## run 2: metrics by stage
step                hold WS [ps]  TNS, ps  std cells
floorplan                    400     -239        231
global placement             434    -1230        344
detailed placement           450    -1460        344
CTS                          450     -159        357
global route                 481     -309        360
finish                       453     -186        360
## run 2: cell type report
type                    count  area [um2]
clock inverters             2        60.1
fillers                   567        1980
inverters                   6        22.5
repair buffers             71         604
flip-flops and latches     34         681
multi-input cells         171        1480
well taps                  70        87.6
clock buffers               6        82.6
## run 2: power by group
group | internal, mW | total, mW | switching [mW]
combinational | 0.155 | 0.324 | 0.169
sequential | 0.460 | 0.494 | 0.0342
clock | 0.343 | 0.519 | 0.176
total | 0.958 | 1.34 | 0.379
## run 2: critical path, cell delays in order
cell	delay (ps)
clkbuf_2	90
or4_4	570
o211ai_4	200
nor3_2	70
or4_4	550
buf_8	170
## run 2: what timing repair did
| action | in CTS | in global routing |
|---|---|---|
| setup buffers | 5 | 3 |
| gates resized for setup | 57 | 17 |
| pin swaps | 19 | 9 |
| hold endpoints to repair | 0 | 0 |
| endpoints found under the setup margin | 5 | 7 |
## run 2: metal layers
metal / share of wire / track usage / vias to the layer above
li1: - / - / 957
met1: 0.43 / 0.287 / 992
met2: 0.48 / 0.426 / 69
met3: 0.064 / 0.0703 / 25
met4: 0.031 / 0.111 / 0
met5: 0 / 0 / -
File: src/rtl/branch_ctrl_pkg.sv
// Shared definitions for the branch resolution controller:
// B-type funct3 encodings, the controller state enum and the default datapath width.
package branch_ctrl_pkg;

  localparam int XLEN_DEFAULT = 32;

  localparam logic [2:0] F3_BEQ  = 3'b000;
  localparam logic [2:0] F3_BNE  = 3'b001;
  localparam logic [2:0] F3_BLT  = 3'b100;
  localparam logic [2:0] F3_BGE  = 3'b101;
  localparam logic [2:0] F3_BLTU = 3'b110;
  localparam logic [2:0] F3_BGEU = 3'b111;

  typedef enum logic [1:0] {
    IDLE     = 2'd0,
    EVAL     = 2'd1,
    REDIRECT = 2'd2,
    FLUSH    = 2'd3
  } br_state_e;

endpackage

File: src/rtl/branch_ctrl_if.sv
// Request channel into the branch controller: one branch/jump op per
// in_valid/in_ready handshake together with its operands.
//   master: issuing stage (drives op, samples in_ready)
//   slave : branch_ctrl  (samples op, drives in_ready)
interface branch_ctrl_if #(
  parameter int XLEN = 32
) ();
  logic            in_valid;
  logic            in_ready;
  logic            is_jal;
  logic            is_jalr;
  logic [2:0]      funct3;
  logic [XLEN-1:0] pc;
  logic [XLEN-1:0] imm;
  logic [XLEN-1:0] rs1_data;
  logic [XLEN-1:0] rs2_data;

  modport master (
    output in_valid, is_jal, is_jalr, funct3, pc, imm, rs1_data, rs2_data,
    input  in_ready
  );

  modport slave (
    input  in_valid, is_jal, is_jalr, funct3, pc, imm, rs1_data, rs2_data,
    output in_ready
  );
endinterface

File: src/rtl/branch_ctrl_cond_eval.sv
// Branch condition evaluator (purely combinational).
//   a_i, b_i   : registered operands
//   funct3_i   : B-type condition; funct3_i[1] selects unsigned compare
//   is_jump_i  : JAL/JALR, always taken, funct3 ignored
//   taken_o    : branch taken
//   illegal_o  : reserved B-type funct3 (010/011); forces not-taken
module branch_ctrl_cond_eval
  import branch_ctrl_pkg::*;
#(
  parameter int XLEN = XLEN_DEFAULT
) (
  input  logic [XLEN-1:0] a_i,
  input  logic [XLEN-1:0] b_i,
  input  logic [2:0]      funct3_i,
  input  logic            is_jump_i,
  output logic            taken_o,
  output logic            illegal_o
);

  logic br_un;
  logic eq;
  logic lt;

  always_comb begin
    br_un     = funct3_i[1];
    eq        = (a_i == b_i);
    lt        = br_un ? (a_i < b_i) : ($signed(a_i) < $signed(b_i));
    taken_o   = 1'b0;
    illegal_o = 1'b0;
    if (is_jump_i) begin
      taken_o = 1'b1;
    end else begin
      case (funct3_i)
        F3_BEQ:          taken_o = eq;
        F3_BNE:          taken_o = !eq;
        F3_BLT, F3_BLTU: taken_o = lt;
        F3_BGE, F3_BGEU: taken_o = !lt;
        default:         illegal_o = 1'b1;
      endcase
    end
  end

endmodule

File: src/rtl/branch_ctrl.sv
// Branch resolution sequencer for the execute stage.
//   clk, rst_n      : core clock, async active-low reset
//   req (slave)     : op handshake + operands, in_ready high only in IDLE
//   kill            : abandon the op in flight / block an accept
//   redirect_valid  : 1-cycle pulse, fetch loads redirect_pc
//   redirect_pc     : branch target
//   link_pc         : pc+4, valid with done
//   flush           : squash younger front-end ops, FLUSH_CYCLES wide
//   done            : 1-cycle pulse, op resolved
//   misalign        : 1-cycle pulse, taken target not word aligned
//   illegal         : 1-cycle pulse, reserved B-type funct3
//   branch_cnt      : resolved ops (wraps)
//   taken_cnt       : redirects issued (wraps)
//
// state    | meaning
// IDLE     | waiting for an op, in_ready=1
// EVAL     | compare registered operands, emit done/link, pick path
// REDIRECT | launch redirect + first flush cycle (visible next cycle)
// FLUSH    | hold flush for the remaining FLUSH_CYCLES-1 cycles
//
// All outputs are registered, so a state's effect shows one cycle later:
// done appears 2 cycles after accept, redirect_valid 3 cycles after accept.
// The final flush cycle overlaps IDLE, which is what gives a taken op an
// issue interval of FLUSH_CYCLES+2.
module branch_ctrl
  import branch_ctrl_pkg::*;
#(
  parameter int XLEN         = XLEN_DEFAULT,
  parameter int FLUSH_CYCLES = 2,
  parameter int CNT_W        = 32
) (
  input  logic             clk,
  input  logic             rst_n,
  branch_ctrl_if.slave     req,
  input  logic             kill,
  output logic             redirect_valid,
  output logic [XLEN-1:0]  redirect_pc,
  output logic [XLEN-1:0]  link_pc,
  output logic             flush,
  output logic             done,
  output logic             misalign,
  output logic             illegal,
  output logic [CNT_W-1:0] branch_cnt,
  output logic [CNT_W-1:0] taken_cnt
);

  localparam int FCNT_W = (FLUSH_CYCLES > 1) ? $clog2(FLUSH_CYCLES) : 1;
  localparam logic [FCNT_W-1:0] FCNT_LOAD = FCNT_W'(FLUSH_CYCLES - 1);

  br_state_e        state_q, state_d;
  logic             is_jal_q, is_jalr_q;
  logic [2:0]       funct3_q;
  logic [XLEN-1:0]  pc_q, imm_q, rs1_q, rs2_q;
  logic [FCNT_W-1:0] fcnt_q, fcnt_d;
  logic             redirect_valid_q, redirect_valid_d;
  logic             flush_q, flush_d;
  logic             done_q, done_d;
  logic             misalign_q, misalign_d;
  logic             illegal_q, illegal_d;
  logic [XLEN-1:0]  redirect_pc_q, redirect_pc_d;
  logic [XLEN-1:0]  link_pc_q, link_pc_d;
  logic [CNT_W-1:0] branch_cnt_q, branch_cnt_d;
  logic [CNT_W-1:0] taken_cnt_q, taken_cnt_d;
  logic             accept, taken, illegal_op;
  logic [XLEN-1:0]  target;

  assign req.in_ready = (state_q == IDLE);
  assign accept       = req.in_valid && req.in_ready && !kill;

  branch_ctrl_cond_eval #(.XLEN(XLEN)) u_cond (
    .a_i       (rs1_q),
    .b_i       (rs2_q),
    .funct3_i  (funct3_q),
    .is_jump_i (is_jal_q || is_jalr_q),
    .taken_o   (taken),
    .illegal_o (illegal_op)
  );

  // JALR drops bit0 before the alignment check on bit1.
  assign target = is_jalr_q ? ((rs1_q + imm_q) & {{(XLEN-1){1'b1}}, 1'b0})
                            : (pc_q + imm_q);

  always_ff @(posedge clk or negedge rst_n) begin
    if (!rst_n) begin
      is_jal_q  <= 1'b0;
      is_jalr_q <= 1'b0;
      funct3_q  <= '0;
      pc_q      <= '0;
      imm_q     <= '0;
      rs1_q     <= '0;
      rs2_q     <= '0;
    end else if (accept) begin
      is_jal_q  <= req.is_jal;
      is_jalr_q <= req.is_jalr;
      funct3_q  <= req.funct3;
      pc_q      <= req.pc;
      imm_q     <= req.imm;
      rs1_q     <= req.rs1_data;
      rs2_q     <= req.rs2_data;
    end
  end

  always_ff @(posedge clk or negedge rst_n) begin
    if (!rst_n) begin
      state_q          <= IDLE;
      fcnt_q           <= '0;
      redirect_valid_q <= 1'b0;
      flush_q          <= 1'b0;
      done_q           <= 1'b0;
      misalign_q       <= 1'b0;
      illegal_q        <= 1'b0;
      redirect_pc_q    <= '0;
      link_pc_q        <= '0;
      branch_cnt_q     <= '0;
      taken_cnt_q      <= '0;
    end else begin
      state_q          <= state_d;
      fcnt_q           <= fcnt_d;
      redirect_valid_q <= redirect_valid_d;
      flush_q          <= flush_d;
      done_q           <= done_d;
      misalign_q       <= misalign_d;
      illegal_q        <= illegal_d;
      redirect_pc_q    <= redirect_pc_d;
      link_pc_q        <= link_pc_d;
      branch_cnt_q     <= branch_cnt_d;
      taken_cnt_q      <= taken_cnt_d;
    end
  end

  always_comb begin
    state_d          = state_q;
    fcnt_d           = (fcnt_q != '0) ? fcnt_q - FCNT_W'(1) : '0;
    flush_d          = (fcnt_q != '0);
    redirect_valid_d = 1'b0;
    done_d           = 1'b0;
    misalign_d       = 1'b0;
    illegal_d        = 1'b0;
    redirect_pc_d    = redirect_pc_q;
    link_pc_d        = link_pc_q;
    branch_cnt_d     = branch_cnt_q;
    taken_cnt_d      = taken_cnt_q;

    case (state_q)
      IDLE: begin
        if (accept) state_d = EVAL;
      end
      EVAL: begin
        done_d       = 1'b1;
        illegal_d    = illegal_op;
        link_pc_d    = pc_q + XLEN'(4);
        branch_cnt_d = branch_cnt_q + CNT_W'(1);
        state_d      = IDLE;
        if (taken) begin
          if (target[1]) begin
            misalign_d = 1'b1;
          end else begin
            redirect_pc_d = target;
            state_d       = REDIRECT;
          end
        end
      end
      REDIRECT: begin
        redirect_valid_d = 1'b1;
        flush_d          = 1'b1;
        fcnt_d           = FCNT_LOAD;
        taken_cnt_d      = taken_cnt_q + CNT_W'(1);
        state_d          = (FLUSH_CYCLES > 1) ? FLUSH : IDLE;
      end
      FLUSH: begin
        // Leave one cycle early: the last flush cycle is already registered.
        if (fcnt_q <= FCNT_W'(1)) state_d = IDLE;
      end
      default: state_d = IDLE;
    endcase

    if (kill) begin
      state_d          = IDLE;
      fcnt_d           = '0;
      flush_d          = 1'b0;
      redirect_valid_d = 1'b0;
      done_d           = 1'b0;
      misalign_d       = 1'b0;
      illegal_d        = 1'b0;
      redirect_pc_d    = redirect_pc_q;
      link_pc_d        = link_pc_q;
      branch_cnt_d     = branch_cnt_q;
      taken_cnt_d      = taken_cnt_q;
    end
  end

  assign redirect_valid = redirect_valid_q;
  assign redirect_pc    = redirect_pc_q;
  assign link_pc        = link_pc_q;
  assign flush          = flush_q;
  assign done           = done_q;
  assign misalign       = misalign_q;
  assign illegal        = illegal_q;
  assign branch_cnt     = branch_cnt_q;
  assign taken_cnt      = taken_cnt_q;

endmodule

File: src/flat_wrapper.sv
// flat-port wrapper written by rule: the top's interface ports become plain ports
module branch_ctrl_flat import branch_ctrl_pkg::*;
#(
  parameter int XLEN         = XLEN_DEFAULT,
  parameter int FLUSH_CYCLES = 2,
  parameter int CNT_W        = 32
)
  (clk, rst_n, kill, redirect_valid, redirect_pc, link_pc, flush, done, misalign, illegal, branch_cnt, taken_cnt, req_in_valid, req_is_jal, req_is_jalr, req_funct3, req_pc, req_imm, req_rs1_data, req_rs2_data, req_in_ready);
  branch_ctrl_if #(.XLEN(XLEN)) req_i ();
  input  logic clk;
  input  logic rst_n;
  input  logic kill;
  output logic redirect_valid;
  output logic [XLEN-1:0] redirect_pc;
  output logic [XLEN-1:0] link_pc;
  output logic flush;
  output logic done;
  output logic misalign;
  output logic illegal;
  output logic [CNT_W-1:0] branch_cnt;
  output logic [CNT_W-1:0] taken_cnt;
  input wire logic [$bits(req_i.in_valid)-1:0] req_in_valid;
  input wire logic [$bits(req_i.is_jal)-1:0] req_is_jal;
  input wire logic [$bits(req_i.is_jalr)-1:0] req_is_jalr;
  input wire logic [$bits(req_i.funct3)-1:0] req_funct3;
  input wire logic [$bits(req_i.pc)-1:0] req_pc;
  input wire logic [$bits(req_i.imm)-1:0] req_imm;
  input wire logic [$bits(req_i.rs1_data)-1:0] req_rs1_data;
  input wire logic [$bits(req_i.rs2_data)-1:0] req_rs2_data;
  output wire logic [$bits(req_i.in_ready)-1:0] req_in_ready;
  assign req_i.in_valid = req_in_valid;
  assign req_i.is_jal = req_is_jal;
  assign req_i.is_jalr = req_is_jalr;
  assign req_i.funct3 = req_funct3;
  assign req_i.pc = req_pc;
  assign req_i.imm = req_imm;
  assign req_i.rs1_data = req_rs1_data;
  assign req_i.rs2_data = req_rs2_data;
  assign req_in_ready = req_i.in_ready;
  branch_ctrl #(.XLEN(XLEN), .FLUSH_CYCLES(FLUSH_CYCLES), .CNT_W(CNT_W)) u_core (.clk(clk), .rst_n(rst_n), .req(req_i), .kill(kill), .redirect_valid(redirect_valid), .redirect_pc(redirect_pc), .link_pc(link_pc), .flush(flush), .done(done), .misalign(misalign), .illegal(illegal), .branch_cnt(branch_cnt), .taken_cnt(taken_cnt));
endmodule
File: config.mk
export PLATFORM = sky130hd
export DESIGN_NAME = branch_ctrl_flat
export DESIGN_NICKNAME = d
export VERILOG_FILES = /design/src/rtl/branch_ctrl_pkg.sv /design/src/rtl/branch_ctrl_if.sv /design/src/rtl/branch_ctrl_cond_eval.sv /design/src/rtl/branch_ctrl.sv /design/src/flat_wrapper.sv
export SDC_FILE = /design/constraint.sdc
export NUM_CORES = 1
export LEC_CHECK = 0
export ABC_CLOCK_PERIOD_IN_PS = 6700
export BUFFER_PORTS_ARGS = -buffer_cell sky130_fd_sc_hd__buf_2
export CORE_AREA = 2 2 179 146
export DETAILED_ROUTE_END_ITERATION = 8
export DIE_AREA = 0 0 181 148
export PLACE_DENSITY_LB_ADDON = 0.08
export SKIP_CTS_REPAIR_TIMING = 1
export SKIP_LAST_GASP = 1
export SYNTH_ARGS = -nofsm -noshare
export SYNTH_HDL_FRONTEND = slang
export SYNTH_HIERARCHICAL = 1
export SYNTH_SLANG_ARGS = --single-unit
File: constraint.sdc
create_clock -name clk -period 6.7 [get_ports clk]
set_input_delay 1.34 -clock clk [delete_from_list [all_inputs] [get_ports clk]]
set_output_delay 1.34 -clock clk [all_outputs]
set_load 0.005 [all_outputs]
# [Word level (Yosys, flattened, before mapping)]
# Cells that the tools add are included.
[totals] ff_bits=268 input_bits=137 out_inout_bits=134 elab_cells=82
[op_classes] add_sub_neg=6 order_cmp=3 eq_ne=11 n_mux=27 n_bitwise=2 reduce_logical=15
[op_table] cell="32-bit by 1-bit adder with 32-bit output, second input constant" count=2
[op_table] cell="32-bit adder" count=2
[op_table] cell="32-bit less-than comparator" count=2
[op_table] cell="32-bit by 3-bit adder with 32-bit output, second input constant" count=1
[op_table] cell="32-bit equality test" count=1
[op_table] cell="32-bit 2-to-1 mux" count=1
[op_table] cell="1-bit 2-to-1 mux" count=19
[op_table] cell="3-bit equality test, second input constant" count=4
[op_table] cell="2-bit 2-to-1 mux" count=5
[op_table] cell="2-bit one-hot mux with 4 select lines" count=1
[op_table] cell="2-bit AND reduction" count=3
[op_table] cell="6-bit OR reduction" count=1
[op_table] cell="2-bit equality test, second input constant" count=2
[op_table] cell="1-bit one-hot mux with 4 select lines" count=1
[op_table] cell="4-bit AND reduction" count=1
[op_table] cell="2-bit OR reduction" count=2
[op_table] cell="3-bit by 1-bit equality test with 1-bit output, second input constant" count=1
[op_table] cell="1-bit logical NOT" count=3
[op_table] cell="3-bit logical NOT" count=1
[op_table] cell="3-bit by 2-bit != test with 1-bit output, second input constant" count=1
[op_table] cell="3-bit != test, second input constant" count=1
[op_table] cell="2-bit by 1-bit equality test with 1-bit output, second input constant" count=1
[op_table] cell="1-bit logical AND" count=2
[op_table] cell="2-bit logical NOT" count=1
[op_table] cell="4 further kinds" count=5

# [Longest topological paths before layout]
[depth] depth_word=8 depth_mapped=15 ltp_nobuf=14

# [Cells and area by module]
# The synthesis kept the hierarchy.
[by_module_without_submodules] mod="branch_ctrl" n_inst=1 cells_per_inst=1342 area_each_um2=14178.6 seq_area_each_um2=6681.4
[by_module_without_submodules] mod="branch_ctrl_cond_eval" n_inst=1 cells_per_inst=120 area_each_um2=862.1 seq_area_each_um2=0.0

# [Worst setup path after synthesis]
# Ideal clock, no wire load.
[synth_timing] path_type="register to register" from="register u_core.rs1_q[23]" to="register u_core.redirect_pc_q[31], in the netlist u_core/redirect_pc[31]" setup_ns=0.082 arrival_time_ns=3.096 t_required_ns=6.618 setup_slack_ns=3.522 path_stages_with_launch=15 path_buffers=1 period_less_slack_ns=3.178 path_cell_list="dfrtp_1 > ha_1 > a21oi_2 > o21ai_1 > a221o_1 > a211o_1 > or3_1 > a311o_1 > and3_1 > clkbuf_1 > nand2_1 > nor4_1 > a31oi_1 > o211ai_1 > a31oi_1"
[synth_via] elab_chain_len=6 elab_cells_between_ends=11 cone_classes="add/sub (1); order compare (2); eq/ne (1); mux (4); reduce/logical (3)"
[synth_lines] item="start, declared" line="branch_ctrl.sv:53" source="logic [XLEN-1:0] pc_q, imm_q, rs1_q, rs2_q;"
[synth_lines] item="start signal, assigned" line="branch_ctrl.sv:98" source="rs1_q <= req.rs1_data;"
[synth_lines] item="32-bit less-than comparator" line="branch_ctrl_cond_eval.sv:27" source="lt = br_un ? (a_i < b_i) : ($signed(a_i) < $signed(b_i));"
[synth_lines] item="1-bit 2-to-1 mux" line="branch_ctrl_cond_eval.sv:27"
[synth_lines] item="1-bit logical NOT" line="branch_ctrl_cond_eval.sv:37" source="F3_BGE, F3_BGEU: taken_o = !lt;"
[synth_lines] item="1-bit one-hot mux with 4 select lines *" line="branch_ctrl_cond_eval.sv:33" source="case (funct3_i)"
[synth_lines] item="1-bit 2-to-1 mux *" line="branch_ctrl_cond_eval.sv:30" source="if (is_jump_i) begin"
[synth_lines] item="net u_core.taken" line="branch_ctrl.sv:64" source="logic accept, taken, illegal_op;"
[synth_lines] item="4-bit AND reduction (no line) *"
[synth_lines] item="end signal, assigned" line="branch_ctrl.sv:124" source="redirect_pc_q <= redirect_pc_d;"
[synth_lines] item="end, declared" line="branch_ctrl.sv:60" source="logic [XLEN-1:0] redirect_pc_q, redirect_pc_d;"
# The timed path passes the listed nets; every way through them passes the cells marked *.
# A chain may end at the register's enable or synchronous reset.

# [Worst setup path after layout]
# Ends and elaborated chain as after synthesis.

==> out/results.txt <==
fin nets: 1957
design area: 0.0176 sq mm
skew final: 0.00816 ns
Worst-Margin Slew: 0.937 ns
Synthesized Nets: 1697
Pins Over Slew Limit: 0
Clock Path Buffers: 3
post-synthesis sequential area ratio: 0.444
layout cells sized above 1: 0.275
Routed WL: 38100 microns
Num CTS Buffers: 28
number of synthesized register bits: 267
synth warn: 6
CTS Sinks: 267
gr usage total: 0.280
Worst-path clk slew: 0.06 ns
Hold Vio Cnt, Final: 0
worst min path class: reg -> reg
global route hottest layer: met2
Sw Ratio: 0.407
register area: 0.00668 sq mm
clock share of power: 0.194
routed len/inst: 18.4 microns
Worst path slowest cell: a311o_1
placed cell area: 0.0167 sq mm
Worst VDD drop: 254 uV
RR Endpoint: u_core/redirect_pc[31]$_DFFE_PN0P_
multi-input logic area: 0.00798 sq mm
Clock Tree Root: clkbuf_16
R2R Path Start: u_core/rs1_q[23]$_DFFE_PN0P_
number of max-cap violations: 0
hold wc startpoint: u_core/branch_cnt[31]$_DFFE_PN0P_
status: finished, final reports clean
Die ar.: 0.0268 sq mm
Net Sw Power: 0.00312 W
setup tns final: 0 ns
critical path's largest stage delay: 0.42 ns
chip width: 181 microns
Leakage Power: 8.43 nW
family with the most delay on the worst path: compound AO/OA/AOI/OAI gates
die height: 148 microns
Post-Synthesis Cells: 1462
Avg Cell Area, Syn: 10.3 sq um
final worst path period need: 3.71 ns
hold endpoint: u_core/branch_cnt[31]$_DFFE_PN0P_
router iterations before antenna repair: 7
Reg2Reg Depth: 13
Syn-to-layout area delta: 17.0%
critical path data arrival time: 4.18 ns
CTS tree: built
crit path max fanout: 12
Synth cell types: 74
r2r setup slk: 2.99 ns
first-pass GRT wire length: 60200 microns
post-DP HPWL: 28400 microns
pin count of the biggest net entering global routing: 144
vias in the first global route: 11500
hold path cells: 1
Buffers & Inverters on Critical Path: 0
Port Buffers: 269
Int Pwr: 0.00455 W
Via-to-Cell Ratio: 5.79
fmax: 0.269 GHz
Post-DRT Antenna Nets: 0
Rows: 52
ys async rst share: 1.00
GR Util met2: 0.457
H-tree Lvls: 1
RSZ-0062 raised after global routing: false
clk_lat worst skew: 0.55 ns
sequential share of power: 0.330
via count: 12000
endpoint class of the critical path: register
Critical Path, Cell by Cell: ha_1, a21oi_2, o21ai_1, a221o_1, a211o_1, or3_1, a311o_1, nand3_1, nor2_1, and3_1, mux2i_1, o211ai_1, a31oi_1
Post-synth EDFFs: 0
CP Data Required Time: 7.16 ns
Iteration-0 DRC Markers: 803
Comb power frac: 0.476
grt met3 use: 0.0493
initial antenna violation count: 1
Initial Util: 0.602
Ports: 271
Pwr Density: 436 mW/mm^2
Slew headroom: 0.375
post-route insts no fill: 2068
grt total ovfl: 0
Syn Std Cell Area: 0.0150 sq mm
final worst path period share: 0.554
crit start category: register
final setup vio count: 0
Placed Cells: 2016
met1 Usage GRT: 0.391
drt drc: 0
Post-synth top flop: dfrtp_1
GP Congestion: 0.942
Core ar.: 0.0250 sq mm
kind of critical path: reg -> reg
Fillers: 1977
cell usage in the layout (no fill, tap or decap), types with 4 or more instances in the layout:
master     count
a211o_1        6
a211oi_1       8
a21o_1        38
a21oi_1      108
a21oi_2        4
a31oi_1       14
and2_1         9
and3_1        30
and4_1         7
buf_2        268
buf_4          6
clkbuf_1       6
clkbuf_16     29
clkbuf_8       4
clkinv_2       9
dfrtp_1      267
ha_1          96
inv_1         55
mux2_2       136
mux2i_1        5
nand2_1      120
nand2b_1       8
nand3_1       52
nand4_1       31
nor2_1        96
nor2b_1        9
nor3_1        27
nor4_1         6
o211ai_1       6
o21a_1        10
o21ai_0       56
o21bai_1       8
or3_1          4
xnor2_1       83
xor2_1        54
synth_stat cells, types with 3 or more instances:
| library cell | count | area share |
|---|---|---|
| a211oi_1 | 8 | 0.0040 |
| mux2i_1 | 5 | 0.0033 |
| mux2_2 | 136 | 0.10 |
| a22oi_1 | 3 | 0.0015 |
| nand4_1 | 31 | 0.013 |
| a21o_1 | 38 | 0.019 |
| o21bai_1 | 8 | 0.0040 |
| clkbuf_1 | 45 | 0.011 |
| nor2b_1 | 9 | 0.0037 |
| xnor2_1 | 83 | 0.048 |
| nand2_1 | 120 | 0.030 |
| a221oi_1 | 3 | 0.0017 |
| nand3_1 | 52 | 0.017 |
| o21ai_0 | 56 | 0.019 |
| o211ai_1 | 6 | 0.0030 |
| inv_1 | 55 | 0.014 |
| a221o_1 | 3 | 0.0020 |
| o21a_1 | 10 | 0.0050 |
| nor4_1 | 6 | 0.0025 |
| a211o_1 | 6 | 0.0035 |
| nand2b_1 | 8 | 0.0033 |
| and2_1 | 9 | 0.0037 |
| or2_2 | 3 | 0.0012 |
| o2111ai_1 | 3 | 0.0017 |
| ha_1 | 96 | 0.080 |
| a31oi_1 | 14 | 0.0058 |
| nor3_1 | 27 | 0.0090 |
| dfrtp_1 | 267 | 0.44 |
| nor2_1 | 96 | 0.024 |
| xor2_1 | 54 | 0.031 |
| or3_1 | 4 | 0.0017 |
| a21oi_1 | 108 | 0.036 |
| and3_1 | 30 | 0.012 |
| and4_1 | 7 | 0.0041 |
| a21oi_2 | 4 | 0.0023 |
registers in the layout, indices dropped and copies added (netlist names):
name / flops
u_core/taken_cnt: 32
u_core/imm_q: 32
u_core/link_pc: 32
u_core/is_jalr_q: 1
u_core/redirect_pc: 31
u_core/rs1_q: 32
u_core/pc_q: 32
u_core/rs2_q: 32
u_core/illegal: 1
u_core/fcnt_q: 1
u_core/misalign: 1
u_core/branch_cnt: 32
u_core/state_q: 2
u_core/flush: 1
u_core/funct3_q: 3
u_core/done: 1
u_core/is_jal_q: 1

Work to complete: Return every line of the preceding records in which the word "pulse" appears.

Response to the task:
//   redirect_valid  : 1-cycle pulse, fetch loads redirect_pc
//   done            : 1-cycle pulse, op resolved
//   misalign        : 1-cycle pulse, taken target not word aligned
//   illegal         : 1-cycle pulse, reserved B-type funct3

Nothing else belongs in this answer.